(Collected data entries)

------------------------------------------------

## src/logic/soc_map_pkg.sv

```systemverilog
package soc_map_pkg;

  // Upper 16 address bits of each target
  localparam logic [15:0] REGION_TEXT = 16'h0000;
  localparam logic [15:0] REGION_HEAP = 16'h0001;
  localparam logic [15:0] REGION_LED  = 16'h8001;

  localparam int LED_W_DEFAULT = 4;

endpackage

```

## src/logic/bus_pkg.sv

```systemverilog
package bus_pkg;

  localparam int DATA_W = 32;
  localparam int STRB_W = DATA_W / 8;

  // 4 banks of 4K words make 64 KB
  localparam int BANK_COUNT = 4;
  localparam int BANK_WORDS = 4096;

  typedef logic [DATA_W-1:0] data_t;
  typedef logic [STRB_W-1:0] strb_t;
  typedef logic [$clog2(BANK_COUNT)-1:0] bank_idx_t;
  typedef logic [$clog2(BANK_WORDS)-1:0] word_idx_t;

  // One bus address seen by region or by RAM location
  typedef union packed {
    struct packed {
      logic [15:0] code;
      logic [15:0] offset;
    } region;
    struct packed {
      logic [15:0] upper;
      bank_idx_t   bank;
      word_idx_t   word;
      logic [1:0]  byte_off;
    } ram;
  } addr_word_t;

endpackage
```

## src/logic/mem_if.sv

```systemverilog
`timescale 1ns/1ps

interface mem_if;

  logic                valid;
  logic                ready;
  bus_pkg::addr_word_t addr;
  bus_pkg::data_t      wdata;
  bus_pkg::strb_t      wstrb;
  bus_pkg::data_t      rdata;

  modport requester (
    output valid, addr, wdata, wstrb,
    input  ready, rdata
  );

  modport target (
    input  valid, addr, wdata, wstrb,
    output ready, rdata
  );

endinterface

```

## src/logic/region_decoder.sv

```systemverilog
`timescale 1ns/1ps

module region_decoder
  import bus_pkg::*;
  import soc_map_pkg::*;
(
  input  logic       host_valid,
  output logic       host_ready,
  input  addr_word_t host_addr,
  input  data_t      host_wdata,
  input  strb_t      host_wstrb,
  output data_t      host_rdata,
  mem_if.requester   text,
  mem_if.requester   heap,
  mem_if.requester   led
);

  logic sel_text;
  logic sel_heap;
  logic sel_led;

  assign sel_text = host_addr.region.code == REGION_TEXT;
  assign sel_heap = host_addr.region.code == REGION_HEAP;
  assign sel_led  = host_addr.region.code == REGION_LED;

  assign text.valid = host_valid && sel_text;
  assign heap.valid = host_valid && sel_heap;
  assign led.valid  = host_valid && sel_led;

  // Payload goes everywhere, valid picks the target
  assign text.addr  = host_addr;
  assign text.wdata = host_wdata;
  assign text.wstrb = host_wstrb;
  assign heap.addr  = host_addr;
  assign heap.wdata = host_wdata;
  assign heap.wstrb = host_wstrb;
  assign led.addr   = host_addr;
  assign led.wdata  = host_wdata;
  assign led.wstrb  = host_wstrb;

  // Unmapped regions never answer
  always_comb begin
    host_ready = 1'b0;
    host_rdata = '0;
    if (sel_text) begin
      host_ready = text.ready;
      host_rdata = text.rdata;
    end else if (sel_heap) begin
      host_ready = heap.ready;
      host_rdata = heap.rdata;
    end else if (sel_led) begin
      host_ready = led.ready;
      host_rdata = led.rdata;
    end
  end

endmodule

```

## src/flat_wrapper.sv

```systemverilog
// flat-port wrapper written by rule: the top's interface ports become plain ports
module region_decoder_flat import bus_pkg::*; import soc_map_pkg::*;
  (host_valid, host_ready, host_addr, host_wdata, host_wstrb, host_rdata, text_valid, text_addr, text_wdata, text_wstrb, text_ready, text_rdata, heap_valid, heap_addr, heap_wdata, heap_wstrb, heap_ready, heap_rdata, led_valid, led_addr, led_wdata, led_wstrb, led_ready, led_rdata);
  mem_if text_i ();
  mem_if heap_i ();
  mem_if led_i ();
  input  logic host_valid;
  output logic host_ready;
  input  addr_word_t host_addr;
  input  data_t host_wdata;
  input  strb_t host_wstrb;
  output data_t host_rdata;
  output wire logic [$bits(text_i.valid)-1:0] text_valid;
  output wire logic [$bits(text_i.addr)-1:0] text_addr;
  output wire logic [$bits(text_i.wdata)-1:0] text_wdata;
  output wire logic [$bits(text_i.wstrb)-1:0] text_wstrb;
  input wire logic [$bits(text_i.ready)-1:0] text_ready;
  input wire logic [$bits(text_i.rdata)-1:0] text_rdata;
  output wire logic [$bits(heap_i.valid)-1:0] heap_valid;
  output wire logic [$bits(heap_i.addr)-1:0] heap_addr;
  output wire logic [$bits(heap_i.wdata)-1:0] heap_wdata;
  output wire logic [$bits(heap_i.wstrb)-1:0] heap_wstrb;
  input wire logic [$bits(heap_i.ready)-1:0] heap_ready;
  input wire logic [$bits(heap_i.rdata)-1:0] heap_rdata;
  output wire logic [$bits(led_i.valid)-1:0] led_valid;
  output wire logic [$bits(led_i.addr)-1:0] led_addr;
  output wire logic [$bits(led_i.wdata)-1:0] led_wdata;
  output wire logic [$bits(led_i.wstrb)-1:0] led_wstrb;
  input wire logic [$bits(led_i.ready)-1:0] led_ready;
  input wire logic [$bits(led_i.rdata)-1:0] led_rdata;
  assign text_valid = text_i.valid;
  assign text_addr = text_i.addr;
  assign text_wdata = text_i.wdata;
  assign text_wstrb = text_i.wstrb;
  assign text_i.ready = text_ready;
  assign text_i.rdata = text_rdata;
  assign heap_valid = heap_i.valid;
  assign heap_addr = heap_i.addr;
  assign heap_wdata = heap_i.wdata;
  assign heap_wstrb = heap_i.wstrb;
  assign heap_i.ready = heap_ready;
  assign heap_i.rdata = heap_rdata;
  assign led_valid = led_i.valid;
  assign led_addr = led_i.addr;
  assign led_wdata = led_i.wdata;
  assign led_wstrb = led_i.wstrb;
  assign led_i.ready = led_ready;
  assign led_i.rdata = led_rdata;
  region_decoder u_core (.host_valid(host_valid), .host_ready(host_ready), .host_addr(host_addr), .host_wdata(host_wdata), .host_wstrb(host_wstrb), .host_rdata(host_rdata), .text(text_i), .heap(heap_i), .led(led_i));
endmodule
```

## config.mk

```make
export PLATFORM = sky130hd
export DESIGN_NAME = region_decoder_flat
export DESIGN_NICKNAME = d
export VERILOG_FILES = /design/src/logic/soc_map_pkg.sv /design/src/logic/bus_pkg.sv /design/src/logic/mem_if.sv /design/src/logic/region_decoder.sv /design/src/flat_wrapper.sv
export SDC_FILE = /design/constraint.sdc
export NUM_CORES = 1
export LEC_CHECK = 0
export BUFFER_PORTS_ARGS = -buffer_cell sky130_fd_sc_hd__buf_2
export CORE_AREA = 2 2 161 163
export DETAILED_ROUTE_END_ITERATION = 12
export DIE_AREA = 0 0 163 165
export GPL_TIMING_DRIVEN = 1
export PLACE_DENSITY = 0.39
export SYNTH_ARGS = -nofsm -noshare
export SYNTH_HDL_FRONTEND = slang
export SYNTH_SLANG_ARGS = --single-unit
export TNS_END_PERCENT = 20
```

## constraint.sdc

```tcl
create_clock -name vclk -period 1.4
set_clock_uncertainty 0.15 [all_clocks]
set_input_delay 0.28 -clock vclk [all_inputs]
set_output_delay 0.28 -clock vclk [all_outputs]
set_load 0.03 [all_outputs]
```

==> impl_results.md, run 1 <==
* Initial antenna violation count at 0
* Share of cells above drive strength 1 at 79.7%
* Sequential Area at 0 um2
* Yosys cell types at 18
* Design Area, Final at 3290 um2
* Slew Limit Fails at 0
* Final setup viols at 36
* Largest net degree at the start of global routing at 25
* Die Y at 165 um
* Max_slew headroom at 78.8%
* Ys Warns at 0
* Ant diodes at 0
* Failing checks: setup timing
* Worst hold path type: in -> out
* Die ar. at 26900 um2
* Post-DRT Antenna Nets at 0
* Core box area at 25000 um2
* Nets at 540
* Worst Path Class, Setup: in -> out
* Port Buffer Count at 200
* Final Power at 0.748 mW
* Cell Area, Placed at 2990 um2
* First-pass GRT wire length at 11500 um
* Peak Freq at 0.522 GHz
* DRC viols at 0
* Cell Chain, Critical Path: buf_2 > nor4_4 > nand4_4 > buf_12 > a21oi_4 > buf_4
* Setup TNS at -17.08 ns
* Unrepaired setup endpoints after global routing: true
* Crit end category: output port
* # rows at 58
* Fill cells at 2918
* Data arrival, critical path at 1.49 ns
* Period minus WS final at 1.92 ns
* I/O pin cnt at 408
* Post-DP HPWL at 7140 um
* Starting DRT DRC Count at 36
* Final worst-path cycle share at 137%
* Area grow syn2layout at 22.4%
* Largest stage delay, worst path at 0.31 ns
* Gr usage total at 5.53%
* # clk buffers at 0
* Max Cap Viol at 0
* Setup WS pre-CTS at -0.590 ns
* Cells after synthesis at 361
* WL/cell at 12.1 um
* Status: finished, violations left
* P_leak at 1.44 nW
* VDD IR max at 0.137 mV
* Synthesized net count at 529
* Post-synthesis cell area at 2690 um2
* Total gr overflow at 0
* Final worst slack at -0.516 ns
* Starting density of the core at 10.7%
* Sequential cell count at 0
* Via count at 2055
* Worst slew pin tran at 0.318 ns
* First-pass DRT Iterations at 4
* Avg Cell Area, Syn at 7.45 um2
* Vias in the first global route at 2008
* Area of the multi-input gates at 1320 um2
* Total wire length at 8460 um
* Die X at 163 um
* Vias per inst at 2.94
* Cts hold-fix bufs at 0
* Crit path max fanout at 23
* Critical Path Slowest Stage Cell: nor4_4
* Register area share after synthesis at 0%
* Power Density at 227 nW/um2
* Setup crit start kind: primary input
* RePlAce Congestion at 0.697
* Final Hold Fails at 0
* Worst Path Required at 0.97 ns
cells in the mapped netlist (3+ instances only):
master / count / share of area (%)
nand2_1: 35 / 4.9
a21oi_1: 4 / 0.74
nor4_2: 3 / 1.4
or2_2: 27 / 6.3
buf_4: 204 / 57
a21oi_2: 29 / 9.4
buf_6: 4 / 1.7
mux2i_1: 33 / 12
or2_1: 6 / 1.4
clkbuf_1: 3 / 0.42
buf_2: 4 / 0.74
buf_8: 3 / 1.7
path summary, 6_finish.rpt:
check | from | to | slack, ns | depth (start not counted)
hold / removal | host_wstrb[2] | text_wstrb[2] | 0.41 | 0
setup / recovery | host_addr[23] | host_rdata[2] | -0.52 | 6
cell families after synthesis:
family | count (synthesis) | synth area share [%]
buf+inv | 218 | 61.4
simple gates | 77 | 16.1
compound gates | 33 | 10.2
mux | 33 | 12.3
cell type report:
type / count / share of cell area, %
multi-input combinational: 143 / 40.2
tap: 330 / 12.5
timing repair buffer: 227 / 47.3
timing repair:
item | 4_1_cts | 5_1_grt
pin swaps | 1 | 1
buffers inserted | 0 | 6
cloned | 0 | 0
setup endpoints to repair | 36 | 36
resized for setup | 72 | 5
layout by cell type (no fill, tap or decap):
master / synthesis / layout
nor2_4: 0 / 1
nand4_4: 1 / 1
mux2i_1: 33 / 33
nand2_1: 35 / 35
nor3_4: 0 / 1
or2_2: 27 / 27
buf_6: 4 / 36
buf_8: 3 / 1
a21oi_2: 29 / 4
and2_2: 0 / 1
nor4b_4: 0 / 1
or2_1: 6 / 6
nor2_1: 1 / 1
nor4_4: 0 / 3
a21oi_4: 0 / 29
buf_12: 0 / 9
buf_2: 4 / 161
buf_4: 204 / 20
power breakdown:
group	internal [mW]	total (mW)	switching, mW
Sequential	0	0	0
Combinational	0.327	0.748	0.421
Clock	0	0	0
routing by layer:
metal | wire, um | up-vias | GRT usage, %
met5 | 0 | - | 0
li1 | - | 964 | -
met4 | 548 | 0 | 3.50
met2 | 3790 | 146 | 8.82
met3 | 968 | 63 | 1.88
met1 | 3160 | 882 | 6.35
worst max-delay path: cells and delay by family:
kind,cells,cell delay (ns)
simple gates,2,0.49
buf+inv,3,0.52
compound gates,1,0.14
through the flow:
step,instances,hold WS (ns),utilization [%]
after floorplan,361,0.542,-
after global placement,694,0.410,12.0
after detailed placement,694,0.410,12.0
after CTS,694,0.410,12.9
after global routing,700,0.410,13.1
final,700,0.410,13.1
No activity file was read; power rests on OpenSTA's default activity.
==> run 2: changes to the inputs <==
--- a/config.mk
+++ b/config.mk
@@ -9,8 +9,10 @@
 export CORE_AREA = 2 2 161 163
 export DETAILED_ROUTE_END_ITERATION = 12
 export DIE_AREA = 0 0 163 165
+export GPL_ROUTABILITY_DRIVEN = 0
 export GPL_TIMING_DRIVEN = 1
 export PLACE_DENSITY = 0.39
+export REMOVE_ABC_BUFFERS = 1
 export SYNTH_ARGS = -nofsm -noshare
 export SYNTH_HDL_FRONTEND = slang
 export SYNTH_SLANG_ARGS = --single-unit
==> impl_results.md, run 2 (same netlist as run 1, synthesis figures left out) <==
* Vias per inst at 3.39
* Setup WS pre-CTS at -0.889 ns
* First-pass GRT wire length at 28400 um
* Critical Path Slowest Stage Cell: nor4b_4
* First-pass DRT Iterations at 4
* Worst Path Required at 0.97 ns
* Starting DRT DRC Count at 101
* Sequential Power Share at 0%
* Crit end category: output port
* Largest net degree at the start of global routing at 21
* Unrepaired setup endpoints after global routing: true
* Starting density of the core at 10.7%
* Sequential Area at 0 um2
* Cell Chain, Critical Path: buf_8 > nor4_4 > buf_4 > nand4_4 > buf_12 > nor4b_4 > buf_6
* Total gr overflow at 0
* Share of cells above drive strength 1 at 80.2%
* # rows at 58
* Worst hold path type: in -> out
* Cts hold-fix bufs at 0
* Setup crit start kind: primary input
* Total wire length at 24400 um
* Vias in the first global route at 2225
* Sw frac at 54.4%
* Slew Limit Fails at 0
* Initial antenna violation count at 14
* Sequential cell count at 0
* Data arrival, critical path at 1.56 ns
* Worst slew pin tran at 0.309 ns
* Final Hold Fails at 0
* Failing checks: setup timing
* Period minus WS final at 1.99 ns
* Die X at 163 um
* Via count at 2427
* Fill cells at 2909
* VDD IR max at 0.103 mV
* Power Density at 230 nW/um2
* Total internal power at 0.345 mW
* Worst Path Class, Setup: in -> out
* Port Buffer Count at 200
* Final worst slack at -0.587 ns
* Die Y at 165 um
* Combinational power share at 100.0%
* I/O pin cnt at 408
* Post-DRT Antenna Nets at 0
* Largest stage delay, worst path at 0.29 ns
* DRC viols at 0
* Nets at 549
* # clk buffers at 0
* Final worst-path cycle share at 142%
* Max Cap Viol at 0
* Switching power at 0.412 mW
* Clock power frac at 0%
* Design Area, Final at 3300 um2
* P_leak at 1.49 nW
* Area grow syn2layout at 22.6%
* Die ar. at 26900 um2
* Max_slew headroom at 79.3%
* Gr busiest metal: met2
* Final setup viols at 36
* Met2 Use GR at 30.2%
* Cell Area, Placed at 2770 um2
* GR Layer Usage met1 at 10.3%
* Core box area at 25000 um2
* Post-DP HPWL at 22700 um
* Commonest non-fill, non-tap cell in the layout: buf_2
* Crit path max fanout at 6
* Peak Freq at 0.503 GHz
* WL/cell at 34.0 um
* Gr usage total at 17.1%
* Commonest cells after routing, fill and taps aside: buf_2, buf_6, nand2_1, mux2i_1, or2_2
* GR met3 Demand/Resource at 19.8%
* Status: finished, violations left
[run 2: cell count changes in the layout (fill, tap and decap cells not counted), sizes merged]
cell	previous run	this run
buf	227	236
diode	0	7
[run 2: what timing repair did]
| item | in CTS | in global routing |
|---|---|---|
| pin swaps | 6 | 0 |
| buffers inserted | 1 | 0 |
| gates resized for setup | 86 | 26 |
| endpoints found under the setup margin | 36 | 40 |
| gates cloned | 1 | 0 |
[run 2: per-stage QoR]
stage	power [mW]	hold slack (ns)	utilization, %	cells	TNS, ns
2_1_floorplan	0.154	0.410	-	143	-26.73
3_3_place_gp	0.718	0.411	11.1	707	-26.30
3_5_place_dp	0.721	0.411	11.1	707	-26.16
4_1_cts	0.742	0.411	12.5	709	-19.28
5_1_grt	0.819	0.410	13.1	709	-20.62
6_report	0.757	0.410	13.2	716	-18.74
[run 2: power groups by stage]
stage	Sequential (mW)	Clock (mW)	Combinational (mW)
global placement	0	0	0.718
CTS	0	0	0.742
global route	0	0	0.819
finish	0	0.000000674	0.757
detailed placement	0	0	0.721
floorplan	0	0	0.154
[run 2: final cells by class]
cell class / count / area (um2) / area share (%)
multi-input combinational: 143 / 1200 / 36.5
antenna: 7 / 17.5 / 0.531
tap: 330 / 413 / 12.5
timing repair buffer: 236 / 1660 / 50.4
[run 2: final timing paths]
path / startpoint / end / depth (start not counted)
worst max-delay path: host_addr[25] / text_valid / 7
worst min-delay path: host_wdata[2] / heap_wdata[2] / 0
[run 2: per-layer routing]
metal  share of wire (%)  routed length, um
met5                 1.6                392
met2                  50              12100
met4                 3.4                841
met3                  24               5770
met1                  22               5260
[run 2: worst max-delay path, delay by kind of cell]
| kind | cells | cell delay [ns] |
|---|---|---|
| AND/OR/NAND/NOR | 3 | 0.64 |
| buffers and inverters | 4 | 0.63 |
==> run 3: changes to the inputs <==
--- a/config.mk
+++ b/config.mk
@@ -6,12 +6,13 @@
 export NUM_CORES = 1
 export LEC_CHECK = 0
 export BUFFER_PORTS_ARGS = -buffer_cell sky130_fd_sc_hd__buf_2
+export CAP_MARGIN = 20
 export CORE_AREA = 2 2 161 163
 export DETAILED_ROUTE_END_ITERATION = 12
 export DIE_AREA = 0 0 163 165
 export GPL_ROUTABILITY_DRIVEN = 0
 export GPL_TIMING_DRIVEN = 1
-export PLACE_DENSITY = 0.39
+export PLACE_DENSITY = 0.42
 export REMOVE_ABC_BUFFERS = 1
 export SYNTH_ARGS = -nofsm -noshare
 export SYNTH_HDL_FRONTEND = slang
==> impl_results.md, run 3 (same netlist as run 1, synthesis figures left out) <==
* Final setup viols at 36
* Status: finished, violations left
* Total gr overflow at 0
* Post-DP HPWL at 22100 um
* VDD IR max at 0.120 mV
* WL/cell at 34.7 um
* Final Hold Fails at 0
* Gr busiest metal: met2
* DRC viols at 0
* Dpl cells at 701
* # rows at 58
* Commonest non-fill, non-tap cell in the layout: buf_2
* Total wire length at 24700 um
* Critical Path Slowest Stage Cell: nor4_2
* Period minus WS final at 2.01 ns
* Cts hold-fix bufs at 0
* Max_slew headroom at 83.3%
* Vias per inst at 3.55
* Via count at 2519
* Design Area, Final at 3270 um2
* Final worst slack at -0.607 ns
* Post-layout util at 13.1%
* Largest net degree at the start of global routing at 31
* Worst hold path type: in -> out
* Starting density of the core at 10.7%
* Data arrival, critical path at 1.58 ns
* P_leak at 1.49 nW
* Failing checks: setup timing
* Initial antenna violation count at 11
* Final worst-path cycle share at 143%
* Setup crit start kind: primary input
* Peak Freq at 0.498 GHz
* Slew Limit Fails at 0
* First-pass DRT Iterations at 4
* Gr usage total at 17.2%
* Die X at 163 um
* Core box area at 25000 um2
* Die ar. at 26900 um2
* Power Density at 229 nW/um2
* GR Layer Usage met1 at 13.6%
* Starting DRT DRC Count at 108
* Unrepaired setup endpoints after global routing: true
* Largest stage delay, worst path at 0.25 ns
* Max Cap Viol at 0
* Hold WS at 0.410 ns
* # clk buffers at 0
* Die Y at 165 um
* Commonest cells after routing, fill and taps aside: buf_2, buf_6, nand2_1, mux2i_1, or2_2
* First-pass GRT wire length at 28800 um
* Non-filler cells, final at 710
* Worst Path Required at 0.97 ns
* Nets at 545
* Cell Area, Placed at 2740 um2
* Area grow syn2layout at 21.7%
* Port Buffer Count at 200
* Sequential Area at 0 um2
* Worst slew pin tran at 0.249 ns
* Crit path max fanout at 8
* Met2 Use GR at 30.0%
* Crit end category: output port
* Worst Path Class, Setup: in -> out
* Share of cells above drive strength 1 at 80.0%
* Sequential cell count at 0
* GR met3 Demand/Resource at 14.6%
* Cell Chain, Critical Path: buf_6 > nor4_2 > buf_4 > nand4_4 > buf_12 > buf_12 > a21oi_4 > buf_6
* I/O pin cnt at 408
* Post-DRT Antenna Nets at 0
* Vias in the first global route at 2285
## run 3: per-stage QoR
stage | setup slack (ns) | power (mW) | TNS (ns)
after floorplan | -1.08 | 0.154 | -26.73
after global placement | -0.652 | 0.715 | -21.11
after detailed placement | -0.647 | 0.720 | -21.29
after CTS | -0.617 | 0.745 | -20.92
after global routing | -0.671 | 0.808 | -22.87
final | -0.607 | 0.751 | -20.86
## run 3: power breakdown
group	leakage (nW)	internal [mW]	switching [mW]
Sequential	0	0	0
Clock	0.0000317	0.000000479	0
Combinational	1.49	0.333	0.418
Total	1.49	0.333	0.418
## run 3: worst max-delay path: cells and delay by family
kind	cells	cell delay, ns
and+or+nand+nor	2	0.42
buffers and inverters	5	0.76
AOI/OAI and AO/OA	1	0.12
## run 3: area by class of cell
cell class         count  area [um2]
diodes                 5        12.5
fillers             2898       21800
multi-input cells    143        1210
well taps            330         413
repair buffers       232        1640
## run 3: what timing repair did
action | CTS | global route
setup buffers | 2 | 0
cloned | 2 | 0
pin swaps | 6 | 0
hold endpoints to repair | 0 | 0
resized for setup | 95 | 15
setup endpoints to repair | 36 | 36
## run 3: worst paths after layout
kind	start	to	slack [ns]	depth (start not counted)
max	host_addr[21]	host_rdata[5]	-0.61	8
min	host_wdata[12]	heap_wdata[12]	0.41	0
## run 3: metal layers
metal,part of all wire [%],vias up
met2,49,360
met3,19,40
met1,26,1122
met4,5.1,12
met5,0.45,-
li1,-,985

------------------------------------------------

ASSIGNED TASK >> In the records above, find each line with the word "HPWL" and copy it out.

OUTPUT FOR THIS TASK >>
* Post-DP HPWL at 7140 um
* Post-DP HPWL at 22700 um
* Post-DP HPWL at 22100 um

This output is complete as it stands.